A couple years ago, my wife, She Who Must Be Taunted, and I were chatting with an old friend of mine. My friend has a best friend whom we will call The Lawyer, because, well, he is. My friend had been attempting to give The Lawyer some advice about The Lawyer’s novel, which he’d been working on, diligently, for more than a year. He hadn’t shown a word of the novel to anyone; it was a coming-of-age story about a girl – never mind the fact that he wasn’t a girl, and he probably hadn’t actually known any girls of the appropriate age since he’d been of that age himself. My wife, ever helpful, attempted to provide my friend with the rudiments of useful advice, based on her substantial experience as a professional writer; I, on the other hand, simply dismissed The Lawyer as a kook.

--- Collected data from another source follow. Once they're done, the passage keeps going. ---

==> try-quartz: inputs <==
==> flow/design.v <==
module alu16bit (
  input clk,                 
  input reset,               
  input [2:0] operation,     
  input [15:0] operand_A,
  input [15:0] operand_B,
  output reg [31:0] result, 
  output reg carry_flag,
  output reg zero_flag
);
parameter [2:0] ADD  = 3'b000,
                SUB  = 3'b001,
                MUL  = 3'b010,
                AND  = 3'b011,
                OR   = 3'b100,
                NAND = 3'b101,
                NOR  = 3'b110,
                XOR  = 3'b111;
reg [31:0] alu_result;  
reg alu_carry;
reg alu_zero;
always @(*) begin
  alu_result = 32'b0;
  alu_carry  = 1'b0;
  alu_zero   = 1'b0;
  case (operation)
    ADD: begin
      {alu_carry, alu_result} = {1'b0, operand_A} + {1'b0, operand_B};
      alu_zero = (alu_result[15:0] == 16'b0);
    end
    SUB: begin
      {alu_carry, alu_result} = {1'b0, operand_A} - {1'b0, operand_B};
      alu_zero = (alu_result[15:0] == 16'b0);
    end
    MUL: begin
      alu_result = operand_A * operand_B;   
      alu_zero = (alu_result == 32'b0);
    end
    AND: begin
      alu_result = {16'b0, (operand_A & operand_B)};
      alu_zero = (alu_result[15:0] == 16'b0);
    end
    OR: begin
      alu_result = {16'b0, (operand_A | operand_B)};
      alu_zero = (alu_result[15:0] == 16'b0);
    end
    NAND: begin
      alu_result = {16'b0, ~(operand_A & operand_B)};
      alu_zero = (alu_result[15:0] == 16'b0);
    end
    NOR: begin
      alu_result = {16'b0, ~(operand_A | operand_B)};
      alu_zero = (alu_result[15:0] == 16'b0);
    end
    XOR: begin
      alu_result = {16'b0, (operand_A ^ operand_B)};
      alu_zero = (alu_result[15:0] == 16'b0);
    end
    default: begin
      alu_result = 32'b0;
      alu_carry  = 1'b0;
      alu_zero   = 1'b1;
    end
  endcase
end
always @(posedge clk) begin
  if (reset) begin
    result     <= 32'b0;
    carry_flag <= 1'b0;
    zero_flag  <= 1'b0;
  end else begin
    result     <= alu_result;
    carry_flag <= alu_carry;
    zero_flag  <= alu_zero;
  end
end
endmodule
==> flow/run.sh <==
#!/bin/bash
# the make line also repeats each setting of config.mk as NAME=value (left out here)
make -C /OpenROAD-flow-scripts/flow DESIGN_CONFIG=/design/flow/config.mk WORK_HOME=/design/flow/orfs CLKGATE_MAP_FILE= finish
==> flow/config.mk <==
export PLATFORM = sky130hd
export DESIGN_NAME = alu16bit
export DESIGN_NICKNAME = alu16bit
export VERILOG_FILES = /design/flow/design.v
export SDC_FILE = /design/flow/constraint.sdc
export NUM_CORES = 4
export LEC_CHECK = 0
export ABC_AREA = 1
export CAP_MARGIN = 15
export CORE_ASPECT_RATIO = 0.5
export CORE_MARGIN = 2
export CORE_UTILIZATION = 40
export CTS_CLUSTER_DIAMETER = 210
export CTS_CLUSTER_SIZE = 99
export GPL_ROUTABILITY_DRIVEN = 0
export PLACE_DENSITY_LB_ADDON = 0.06
export SETUP_SLACK_MARGIN = -0.32
export SLEW_MARGIN = 20
export TNS_END_PERCENT = 10
==> flow/constraint.sdc <==
create_clock -name core_clock -period 7.2 [get_ports {clk}]
set_input_delay 1.4400 -clock core_clock [delete_from_list [all_inputs] [get_ports {clk}]]
set_output_delay 1.4400 -clock core_clock [all_outputs]
set_load 0.01 [all_outputs]
==> try-violet: changes against try-quartz <==
ABC_AREA = unset   (was 1)
CAP_MARGIN = 20   (was 15)
CORE_ASPECT_RATIO = unset   (was 0.5)
CTS_CLUSTER_DIAMETER = unset   (was 210)
CTS_CLUSTER_SIZE = unset   (was 99)
GPL_ROUTABILITY_DRIVEN = unset   (was 0)
PLACE_DENSITY_LB_ADDON = unset   (was 0.06)
SETUP_SLACK_MARGIN = unset   (was -0.32)
TNS_END_PERCENT = unset   (was 10)
==> try-fjord: changes against try-quartz <==
ABC_AREA = unset   (was 1)
CAP_MARGIN = 20   (was 15)
CORE_ASPECT_RATIO = unset   (was 0.5)
CORE_UTILIZATION = 65   (was 40)
CTS_CLUSTER_DIAMETER = unset   (was 210)
CTS_CLUSTER_SIZE = unset   (was 99)
GPL_ROUTABILITY_DRIVEN = unset   (was 0)
HOLD_SLACK_MARGIN = -0.09   (was unset)
PLACE_DENSITY_LB_ADDON = unset   (was 0.06)
SETUP_SLACK_MARGIN = unset   (was -0.32)
TNS_END_PERCENT = 100   (was 10)
==> impl_metrics.json <==
{
  "status": "complete, no violations",
  "place_inst": 2722,
  "finalSetupTns_ps": 0,
  "dp_hpwl_mm": 41.7,
  "grt_use_met2_pct": 44.7,
  "final_util_pct": 48.0,
  "cp-start-kind": "primary input",
  "pre_cts_ws_ps": -236,
  "antenna_cells": 0,
  "worstSetupPathType": "primary input to register",
  "min_to": "result[7]$_SDFF_PP0_",
  "crit_cells": 30
}
(the above is from try-quartz)
==> impl_metrics.json <==
{
  "status": "complete, no violations",
  "finalSetupTns_ps": 0,
  "place_inst": 2255,
  "final_util_pct": 54.5,
  "antenna_cells": 0,
  "dp_hpwl_mm": 39.6,
  "crit_cells": 24,
  "grt_use_met2_pct": 49.8,
  "worstSetupPathType": "primary input to register",
  "pre_cts_ws_ps": -864
}
(the above is from try-violet)
==> impl_metrics.json <==
{
  "status": "stopped before the end",
  "lastStage": "5_1_grt",
  "tool.error": "[ERROR GRT-0232] Routing congestion too high. Check the congestion heatmap in the GUI.",
  "place_area_um2": 15200,
  "dp_hpwl_mm": 38.7,
  "pre_cts_ws_ps": -1110,
  "io_pins": 71,
  "ys_sh_simple_pct": 18.5,
  "cts_setup_buffers": 47,
  "place_inst": 2099,
  "grt_use_met2_pct": 102,
  "yosysCellCount": 1602,
  "die_h_um": 143,
  "xor_share_pct": 3.68,
  "logic_family": "adder cells",
  "yosysTopAreaCellShare_pct": 31.1
}
(the above is from try-fjord)
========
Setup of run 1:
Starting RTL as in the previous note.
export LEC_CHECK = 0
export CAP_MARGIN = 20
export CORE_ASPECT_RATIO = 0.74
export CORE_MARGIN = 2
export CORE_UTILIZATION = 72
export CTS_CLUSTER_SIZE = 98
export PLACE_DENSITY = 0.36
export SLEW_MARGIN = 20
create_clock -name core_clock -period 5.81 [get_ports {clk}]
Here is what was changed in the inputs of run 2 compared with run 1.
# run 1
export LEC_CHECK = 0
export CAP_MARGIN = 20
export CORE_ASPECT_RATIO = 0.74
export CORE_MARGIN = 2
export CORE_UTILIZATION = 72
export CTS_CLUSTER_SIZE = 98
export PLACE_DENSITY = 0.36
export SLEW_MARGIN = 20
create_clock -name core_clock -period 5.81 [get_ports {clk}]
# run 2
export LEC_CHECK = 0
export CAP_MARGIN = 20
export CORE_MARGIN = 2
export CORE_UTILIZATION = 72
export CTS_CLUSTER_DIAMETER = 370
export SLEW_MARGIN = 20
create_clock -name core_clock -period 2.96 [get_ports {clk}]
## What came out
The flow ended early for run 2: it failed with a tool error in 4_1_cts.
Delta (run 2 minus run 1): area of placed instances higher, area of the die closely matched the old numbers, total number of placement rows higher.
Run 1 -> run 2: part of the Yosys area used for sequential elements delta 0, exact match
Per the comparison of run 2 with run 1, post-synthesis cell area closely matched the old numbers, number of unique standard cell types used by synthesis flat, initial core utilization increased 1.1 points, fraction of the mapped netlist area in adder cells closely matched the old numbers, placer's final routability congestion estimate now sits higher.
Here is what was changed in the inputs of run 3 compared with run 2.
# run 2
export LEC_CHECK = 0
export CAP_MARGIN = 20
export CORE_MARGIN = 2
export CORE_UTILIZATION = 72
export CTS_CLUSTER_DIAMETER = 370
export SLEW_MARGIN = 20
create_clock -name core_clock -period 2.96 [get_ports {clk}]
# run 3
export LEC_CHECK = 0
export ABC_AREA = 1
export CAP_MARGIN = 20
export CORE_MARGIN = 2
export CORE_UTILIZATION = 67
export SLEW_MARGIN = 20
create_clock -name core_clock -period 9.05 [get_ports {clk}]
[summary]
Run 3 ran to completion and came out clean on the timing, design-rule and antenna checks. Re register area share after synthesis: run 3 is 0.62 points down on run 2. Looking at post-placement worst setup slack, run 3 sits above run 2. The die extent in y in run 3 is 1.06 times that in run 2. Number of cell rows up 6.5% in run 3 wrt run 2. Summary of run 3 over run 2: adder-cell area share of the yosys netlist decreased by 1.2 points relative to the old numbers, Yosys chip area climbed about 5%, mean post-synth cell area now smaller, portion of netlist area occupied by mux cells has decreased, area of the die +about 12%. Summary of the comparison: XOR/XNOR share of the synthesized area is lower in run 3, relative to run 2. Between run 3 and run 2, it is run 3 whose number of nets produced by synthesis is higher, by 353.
==> job 4111 <==
==> flow/design.v <==
`timescale 1ns / 1ps
 module PWM(
    input clk,
	 input rst,
	 input  wire   [2:0] ctr,
	 output reg 	pwm_left_out,				 
	 output reg    pwm_right_out,           
	 output reg [3:0] ctr_dir_out       
    );
	 reg  [19:0]  countleft; 
	 reg  [19:0]  countright; 
	 reg [19:0]left;
	 reg [19:0]right;
	 always@(posedge clk)
	 if(rst)
		begin
		left<=20'h0;
		right<=20'h0;
		ctr_dir_out<=4'b0000;
		end
	 else
	 casex(ctr)
		3'b000:                   
			begin
			left<=20'h24a;
			right<=20'h24a;
			ctr_dir_out<=4'b0101;
			end
		3'b110:                      
			begin
			left<=20'h24a;
			right<=20'h75;
			ctr_dir_out<=4'b0101;
			end
		3'b111:                      
			begin
			left<=20'h24a;
			right<=20'h111;
			ctr_dir_out<=4'b0101; 
			end
		3'b101:                      
			begin
			left<=20'h75;
			right<=20'h24a;
			ctr_dir_out<=4'b0101;
			end
		3'b100:                      
			begin
			left<=20'h111;
			right<=20'h24a;
			ctr_dir_out<=4'b0101;
			end
		3'b011:                      
			begin
			left<=20'h298;
			right<=20'h298;
			ctr_dir_out<=4'b1010;
			end
		3'b010:                      
			begin
			left<=20'h298;
			right<=20'h298;
			ctr_dir_out<=4'b0101;
			end
		3'b001:                      
			begin
			left<=20'h187;
			right<=20'h187;
			ctr_dir_out<=4'b0000;
			end
		endcase
	always@(posedge clk)
		if(rst)
			begin
			countleft=20'b0;
			pwm_left_out=0;
			end
		else
		begin
			countleft=countleft+1;
			if(countleft<=left)
				begin
				pwm_left_out=1;
				end
			else begin
			pwm_left_out=0;
			end
			if(countleft>=20'h30d)
			begin
			countleft=0;
			end
		end
	always@(posedge clk)
		if(rst)
			begin
			countright=20'b0;
			pwm_right_out=0;
			end
		else
		begin
			countright=countright+1;
			if(countright<=right)
				begin
				pwm_right_out=1;
				end
			else begin
			pwm_right_out=0;
			end
			if(countright>=20'h30d)
			begin
			countright=0;
			end
		end
endmodule
`timescale 1ns / 1ps
module HongWai(
	 input clk,
	 input rst,
    output reg [2:0]ctr,
	 input wire [1:0]hwsignal,
	 output reg [1:0]leds_hw
    );
	 always@(posedge clk)                  
    begin
	 if(rst)
		leds_hw<=2'b00;
	 else
	 leds_hw<=hwsignal;
	 end
	 always@(posedge clk)
		if(rst)
			ctr<=3'b000;
		else
		casex(hwsignal)
		2'b00:
			begin
			ctr<=3'b000;
			end
		2'b10:
			begin
			ctr<=3'b101;       
			end
		2'b01:
			begin
			ctr<=3'b110;
			end
		2'b11:
			begin
			ctr<=3'b000;
			end
		endcase
endmodule
`timescale 1ns / 1ps
module ChaoShengBo(
	 input clk,
	 input rst,
	 output reg [2:0]ctr,
	 output reg En_o,
	 output reg En_negedge_o,
	 output reg Trig,
	 input wire Echo,
	 input wire [1:0]hwsignal,
	output reg En_tag
    );
	 reg [23:0]count;           
	 reg [23:0]timecount;       
	 reg [23:0]keep_obstacle_time;
	 reg [23:0]keep_no_obstacle_time;     
	 reg En;                     
	 reg [31:0]turnleft_count;      
	 reg [1:0]temp;
	 reg [1:0]Echo_temp;
	 reg En_negedge;
	 reg tag;
	 reg [31:0]tag_count;      
	 reg [31:0]count_total; 
	 reg count_tag;
	 always@(posedge clk)
	 if(rst)
	 begin
	 count=24'b0;
	 Trig=1'b0;
	 end
	 else
	 begin
	 count=count+1;
	 if(count>=24'h1312d)       
		begin
		Trig=1'b1;
		end
	if(count==24'h13136)           
		begin
		Trig=1'b0;
		count=24'b0;
		end
	 end
	 always@(posedge clk)
	 if(rst)
		begin
		timecount=24'b0;
		keep_obstacle_time<=24'b0;
		En=0;
		keep_no_obstacle_time=24'b0;
		turnleft_count=32'b0;
		temp<=2'b0;
		Echo_temp<=2'b0;
		En_negedge=0;
		ctr<=3'b000;
		En_tag=0;
		tag=0;
		tag_count=0;
		count_total=0;
		count_tag=0;
		En_o<=0;
		En_negedge_o<=0;
		end
	 else
	 begin
	 keep_obstacle_time<=timecount;
	 if(Echo)
		begin
		timecount=timecount+1;
		end
	  Echo_temp[0]<=Echo;
	  Echo_temp[1]<=Echo_temp[0]; 
	  if((Echo_temp==2'b10)&&(keep_obstacle_time>=24'h1e84))
	  begin
	  timecount=24'b0;
	  En=0;
	  end
	  if((keep_obstacle_time<=24'h6b7)&&(keep_obstacle_time>=24'h4e)&&(Echo_temp==2'b10))
		begin
		timecount=24'b0;
		En=1;
		ctr<=3'b111;
		end
	 temp[0]<=En;
	 temp[1]<=temp[0];
	 if(temp==2'b10)
	 begin
	 En_negedge=1;
	 tag=1;
	 count_tag=1;
	 end
	 if(count_tag==1)
	 begin
	 count_total=count_total+1;
	 end
	 if(En_negedge&(turnleft_count<=32'h1443fd)&(turnleft_count>32'h8583b))
	 begin
	 turnleft_count=turnleft_count+1;
	  ctr<=3'b100;
	 end
	 if(En_negedge&(turnleft_count<=32'h8583b))
	 begin
	 turnleft_count=turnleft_count+1;
	  ctr<=3'b000;
	 end
	  if(En_negedge&(turnleft_count<=32'h1a39de)&(turnleft_count>32'h1443fd))
	 begin
	 turnleft_count=turnleft_count+1;
	  ctr<=3'b111;
	 end
	 if(turnleft_count>=32'h1a39de)
	 begin
	 En_negedge=0;
	 turnleft_count=32'b0;
	 end
	 if(tag==1&((hwsignal==2'b10)|(hwsignal==2'b00)))
	 begin
	 En_tag=1;
	 tag_count=tag_count+1;
	 ctr<=3'b110;
	 end
	 if(tag_count>=32'h5f5e1)
	 begin
	 En_tag=0;
	 tag_count=0;
	 tag=0;
	 count_total=0;
	 count_tag=0;
	 end
	 if(count_total>=32'h5f5e10)
	 begin
	 En_tag=0;
	 tag_count=0;
	 tag=0;
	 count_total=0;
	 count_tag=0;
	 end
	 En_o<=En;
	 En_negedge_o<=En_negedge;
	 end
endmodule
`timescale 1ns / 1ps
module Bluetooth(
    input clk,
	 input rst,
	 input Rx,
	 output Tx,
	 output reg [7:0] seg_data,
	 output [7:0] seg_slect,
	 output reg bl_En,
	 output reg [2:0] bl_ctr
    );
	 reg EnRead;
	 reg [19:0]fp;
	 reg [16:0]seg_fp;
	 reg seg_fp_clk;
	 reg [7:0]data;
	 reg [7:0]seg_data_r;
	 reg bl_En_r;
	 reg [2:0]bl_ctr_r;
	 assign seg_slect=8'hfe;
	 assign Tx=1'b0;
	 always@(posedge clk)
	 if(rst)
	 begin
	 EnRead=0;
	 fp=20'h0;
	 data=8'hfe;
	 seg_fp=17'h0;
	 seg_fp_clk=0;
	 seg_data_r=8'h0;
	 bl_En_r=0;
	 bl_ctr_r=3'b001;
	 seg_data<=8'h0;
	 bl_En<=0;
	 bl_ctr<=3'b001;
	 end
	 else
	 begin
		if(Rx==0)
			begin
				EnRead=1;
			end
		if(EnRead)
			begin
				fp=fp+1;
			end
		case(fp)
		20'h7a:
			begin
				data[0]=Rx;
			end
		20'hcb:
			begin
				data[1]=Rx;
			end
		20'h11d:
			begin
				data[2]=Rx;
			end
		20'h16e:
			begin
				data[3]=Rx;
			end
		20'h1c0:
			begin
				data[4]=Rx;
			end
		20'h211:
			begin
				data[5]=Rx;
			end	
		20'h262:
			begin
				data[6]=Rx;
			end
		20'h2b4:
			begin
				data[7]=Rx;
			end
		20'h305:               
			begin
				EnRead=0;
				fp=20'h0;
			end
		endcase
	 seg_fp=seg_fp+1;
	 if(seg_fp==17'h1fff)
		begin
		seg_fp_clk=0;
		end
		if(seg_fp==17'h3d09)
		begin
		if(seg_fp_clk==0)
		case(data)
	  8'h0:
		begin
		seg_data_r=8'b11000000;
		bl_ctr_r=3'b010;                  
		end
	  8'h1:
		begin
		seg_data_r=8'b11111001;
		bl_ctr_r=3'b111;                  
		end
	  8'h2:
		begin
		seg_data_r=8'b10100100;
		bl_ctr_r=3'b011;                  
		end
	  8'h3:
		begin
		seg_data_r=8'b10110000;
		bl_ctr_r=3'b100;                  
		end
	  8'h4:
		begin
		seg_data_r=8'b10011001;
		bl_ctr_r=3'b001;                 
		end
	  8'h5:
		begin
		seg_data_r=8'b10010010;
		bl_En_r=1;                       
		end
	  8'h6:
		begin
		seg_data_r=8'b10000010;
		bl_En_r=0;                        
		end
	  8'h7:
		begin
		seg_data_r=8'b00000111;
		end
	  8'h8:
		begin
		seg_data_r=8'b01111111;
		end
	  8'h9:
		begin
		seg_data_r=8'b01101111;
		end
	 8'hff:
		begin
		seg_data_r=8'b01110110;
		end
	 8'hfe:
		begin
		seg_data_r=8'b10001100;
		end
	  endcase
		seg_fp_clk=1;
		end
	 seg_data<=seg_data_r;
	 bl_En<=bl_En_r;
	 bl_ctr<=bl_ctr_r;
	 end
endmodule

There’s this myth, about the garret. The lone, isolated creator labors in the garret, working on his misunderstood work of genius without input, until he or emerges triumphantly to conquer the world with his creation. No one dare see his masterpiece before it’s done; no external advice is necessary. It’s a myth about genius and inspiration, a claim that a brilliant idea is a unique, private event, unsullied by previous experience or external feedback. No apprenticeship is needed, no expertise is required.

It’s a very popular garret. Some of you might recognize that this is the same garret that nurtures the inventors of perpetual motion machines. These garrets are very gentle on the souls and psyches of their occupants. There’s no outside world to burst their bubble of genius, no pesky voice of reason or critique to remind them that given that there are billions of people in the world, the chances of having a truly original inspiration are, well, kinda small. There’s no marketplace of ideas to compete in, no risk of failure – as long as you stay in the garret.

It’s a shame that this mythology is wrong in every single one of its details.

The reason I recalled this conversation with my friend is because I was talking to a different friend a couple weeks ago about how my wife is having a bit of trouble wrapping up her latest novel (and no, I’m not going to tell you about it, because you’ll steal the idea, it’s that good). My friend asked me about whether she’s in a writing group at the moment, and she’s not – she has been, like any good and serious writer, but at the moment, in some sense, she’s in her garret.

But it’s oh, so different than the garret that The Lawyer is in. See, the problem with his particular mythology of genius is that good art (and good science) arise from communities of practice. Hard work. Humiliation. A competition in the world of ideas. The open mike stage, the international conference, the MP3 store, the peer-reviewed journal. My wife isn’t in a writer’s group right now, but she doesn’t need it right now any more than I need a songwriter’s group, because – let’s all say this together now – she’s a published author. She’s already done this, and so have I.

We read and listen. We talk to other artists. We show people drafts. We have our public successes and failures. And after years of feedback and experience, we’ve both learned how to turn the scalpel on ourselves, how to internalize the lessons of the marketplace of ideas. We’ve learned our trade, and now all that’s left to do is practice it.

It’s not that we’ll never get another bad review, or never learn another trick. We’re both learning all the time – because we’re part of the community. The time in the garret is important, because you can’t write a novel or a song in a crowded room. But the time outside the garret is where you learn what to do inside the garret, and that’s what The Lawyer doesn’t understand.